> **PROBLEM REQUIREMENTS**
Using the data below, return the stretch from the line that contains "logic [1:0] rr_ptr_reg;" through the line that contains "state_next = state_reg;", both included, exactly as it stands and nothing beyond it.

(Collected data)
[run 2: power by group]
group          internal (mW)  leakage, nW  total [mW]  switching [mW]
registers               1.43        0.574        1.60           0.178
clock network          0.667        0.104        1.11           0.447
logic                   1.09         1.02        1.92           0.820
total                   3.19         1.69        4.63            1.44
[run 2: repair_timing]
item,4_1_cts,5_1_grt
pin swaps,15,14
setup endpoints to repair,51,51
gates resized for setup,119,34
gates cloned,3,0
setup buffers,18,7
[src/rtl/ttc_apb_sched18.sv]
// APB master sequencer sharing the TTC slave port between a host requester and the interrupt-service
// engine. Build option TTC_SCHED_RR_EN enables round-robin timer selection.
module ttc_apb_sched18
   import ttc_apb_sched18_pkg::*;
#(
   parameter logic [7:0] ISR_BASE   = ISR_BASE_DEF,
   parameter logic [7:0] ISR_STRIDE = ISR_STRIDE_DEF,
   parameter int         HOLDOFF    = HOLDOFF_DEF
)(
   input  logic                pclk18,
   input  logic                p_reset18,
   input  logic                host_req18,
   input  logic                host_write18,
   input  logic [ADDR_W-1:0]   host_addr18,
   input  logic [DATA_W-1:0]   host_wdata18,
   output logic                host_ack18,
   output logic [DATA_W-1:0]   host_rdata18,
   output logic                psel18,
   output logic                penable18,
   output logic                pwrite18,
   output logic [ADDR_W-1:0]   paddr18,
   output logic [DATA_W-1:0]   pwdata18,
   input  logic [DATA_W-1:0]   prdata18,
   input  logic [3:1]          interrupt18,
   output logic                evt_valid18,
   output logic [1:0]          evt_timer18,
   output logic [STATUS_W-1:0] evt_status18,
   output logic                busy18
);

   sched_state_t state_reg, state_next;

   logic [HOLD_W-1:0] holdoff_reg [3:1];
   logic [3:1]        eligible;
   logic              pick_valid;
   logic [1:0]        pick_index;
   logic [1:0]        rr_ptr;
   logic              grant_host, grant_irq;

   logic              prefer_host_reg;
   logic              cur_irq_reg;
   logic [1:0]        cur_timer_reg;

   generate
      for (genvar gi = 1; gi <= 3; gi++) begin : g_timer
         assign eligible[gi] = interrupt18[gi] && (holdoff_reg[gi] == '0);

         // Masks the timer while the TTC clears its clear-on-read interrupt.
         always_ff @(posedge pclk18) begin
            if (p_reset18)
               holdoff_reg[gi] <= '0;
            else if (state_reg == ST_ACCESS && cur_irq_reg && cur_timer_reg == 2'(gi))
               holdoff_reg[gi] <= HOLD_W'(HOLDOFF);
            else if (holdoff_reg[gi] != '0)
               holdoff_reg[gi] <= holdoff_reg[gi] - 1'b1;
         end
      end
   endgenerate

`ifdef TTC_SCHED_RR_EN
   logic [1:0] rr_ptr_reg;

   always_ff @(posedge pclk18) begin
      if (p_reset18)
         rr_ptr_reg <= 2'd1;
      else if (grant_irq)
         rr_ptr_reg <= (pick_index == 2'd3) ? 2'd1 : pick_index + 2'd1;
   end

   assign rr_ptr = rr_ptr_reg;
`else
   assign rr_ptr = 2'd1;
`endif

   ttc_sched_pick18 u_pick (
      .eligible (eligible),
      .ptr      (rr_ptr),
      .valid    (pick_valid),
      .index    (pick_index)
   );

   always_ff @(posedge pclk18) begin
      if (p_reset18)
         state_reg <= ST_IDLE;
      else
         state_reg <= state_next;
   end

   // With both sides requesting, prefer_host_reg names the side not granted last.
   always_comb begin
      state_next = state_reg;
      grant_host = 1'b0;
      grant_irq  = 1'b0;
      case (state_reg)
         ST_IDLE: begin
            grant_host = host_req18 && (!pick_valid || prefer_host_reg);
            grant_irq  = pick_valid && (!host_req18 || !prefer_host_reg);
            if (grant_host || grant_irq)
               state_next = ST_SETUP;
         end
         ST_SETUP:  state_next = ST_ACCESS;
         ST_ACCESS: state_next = ST_DONE;
         ST_DONE:   state_next = ST_IDLE;
         default:   state_next = ST_IDLE;
      endcase
   end

   always_ff @(posedge pclk18) begin
      if (p_reset18) begin
         psel18          <= 1'b0;
         penable18       <= 1'b0;
         pwrite18        <= 1'b0;
         paddr18         <= '0;
         pwdata18        <= '0;
         host_ack18      <= 1'b0;
         host_rdata18    <= '0;
         evt_valid18     <= 1'b0;
         evt_timer18     <= 2'd0;
         evt_status18    <= '0;
         prefer_host_reg <= 1'b1;
         cur_irq_reg     <= 1'b0;
         cur_timer_reg   <= 2'd0;
      end else begin
         host_ack18  <= 1'b0;
         evt_valid18 <= 1'b0;
         case (state_reg)
            ST_IDLE: begin
               if (grant_host) begin
                  psel18          <= 1'b1;
                  pwrite18        <= host_write18;
                  paddr18         <= host_addr18;
                  pwdata18        <= host_write18 ? host_wdata18 : '0;
                  cur_irq_reg     <= 1'b0;
                  prefer_host_reg <= 1'b0;
               end else if (grant_irq) begin
                  psel18          <= 1'b1;
                  pwrite18        <= 1'b0;
                  paddr18         <= isr_addr(ISR_BASE, ISR_STRIDE, pick_index);
                  pwdata18        <= '0;
                  cur_irq_reg     <= 1'b1;
                  cur_timer_reg   <= pick_index;
                  prefer_host_reg <= 1'b1;
               end
            end
            ST_SETUP: penable18 <= 1'b1;
            ST_ACCESS: begin
               psel18    <= 1'b0;
               penable18 <= 1'b0;
               if (cur_irq_reg) begin
                  evt_valid18  <= 1'b1;
                  evt_timer18  <= cur_timer_reg;
                  evt_status18 <= prdata18[STATUS_W-1:0];
               end else begin
                  host_ack18   <= 1'b1;
                  host_rdata18 <= prdata18;
               end
            end
            default: ;
         endcase
      end
   end

   assign busy18 = (state_reg != ST_IDLE);

endmodule
### config.mk
export PLATFORM = sky130hd
export DESIGN_NAME = alu_mult_sequencer_flat
export DESIGN_NICKNAME = d
export VERILOG_FILES = /design/src/rtl/alu_mult_sequencer_if.sv /design/src/rtl/alu_mult_sequencer.sv /design/src/flat_wrapper.sv
export SDC_FILE = /design/constraint.sdc
export NUM_CORES = 1
export LEC_CHECK = 0
export ABC_AREA = 1
export CORE_ASPECT_RATIO = 1.5
export CORE_MARGIN = 1.5
export CORE_UTILIZATION = 54
export DETAILED_ROUTE_END_ITERATION = 7
export GPL_ROUTABILITY_DRIVEN = 0
export PLACE_DENSITY = 0.87
export RECOVER_POWER = 50
export SLEW_MARGIN = 20
export SYNTH_ARGS = -nofsm -noshare
export SYNTH_HDL_FRONTEND = slang
export SYNTH_SLANG_ARGS = --single-unit
export TNS_END_PERCENT = 10
### constraint.sdc
create_clock -name clk -period 1.9 [get_ports clk]
set_input_delay 0.285 -clock clk [delete_from_list [all_inputs] [get_ports clk]]
set_output_delay 0.285 -clock clk [all_outputs]
set_load 0.01 [all_outputs]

> **RESULT OF THIS EXERCISE**
   logic [1:0] rr_ptr_reg;

   always_ff @(posedge pclk18) begin
      if (p_reset18)
         rr_ptr_reg <= 2'd1;
      else if (grant_irq)
         rr_ptr_reg <= (pick_index == 2'd3) ? 2'd1 : pick_index + 2'd1;
   end

   assign rr_ptr = rr_ptr_reg;
`else
   assign rr_ptr = 2'd1;
`endif

   ttc_sched_pick18 u_pick (
      .eligible (eligible),
      .ptr      (rr_ptr),
      .valid    (pick_valid),
      .index    (pick_index)
   );

   always_ff @(posedge pclk18) begin
      if (p_reset18)
         state_reg <= ST_IDLE;
      else
         state_reg <= state_next;
   end

   // With both sides requesting, prefer_host_reg names the side not granted last.
   always_comb begin
      state_next = state_reg;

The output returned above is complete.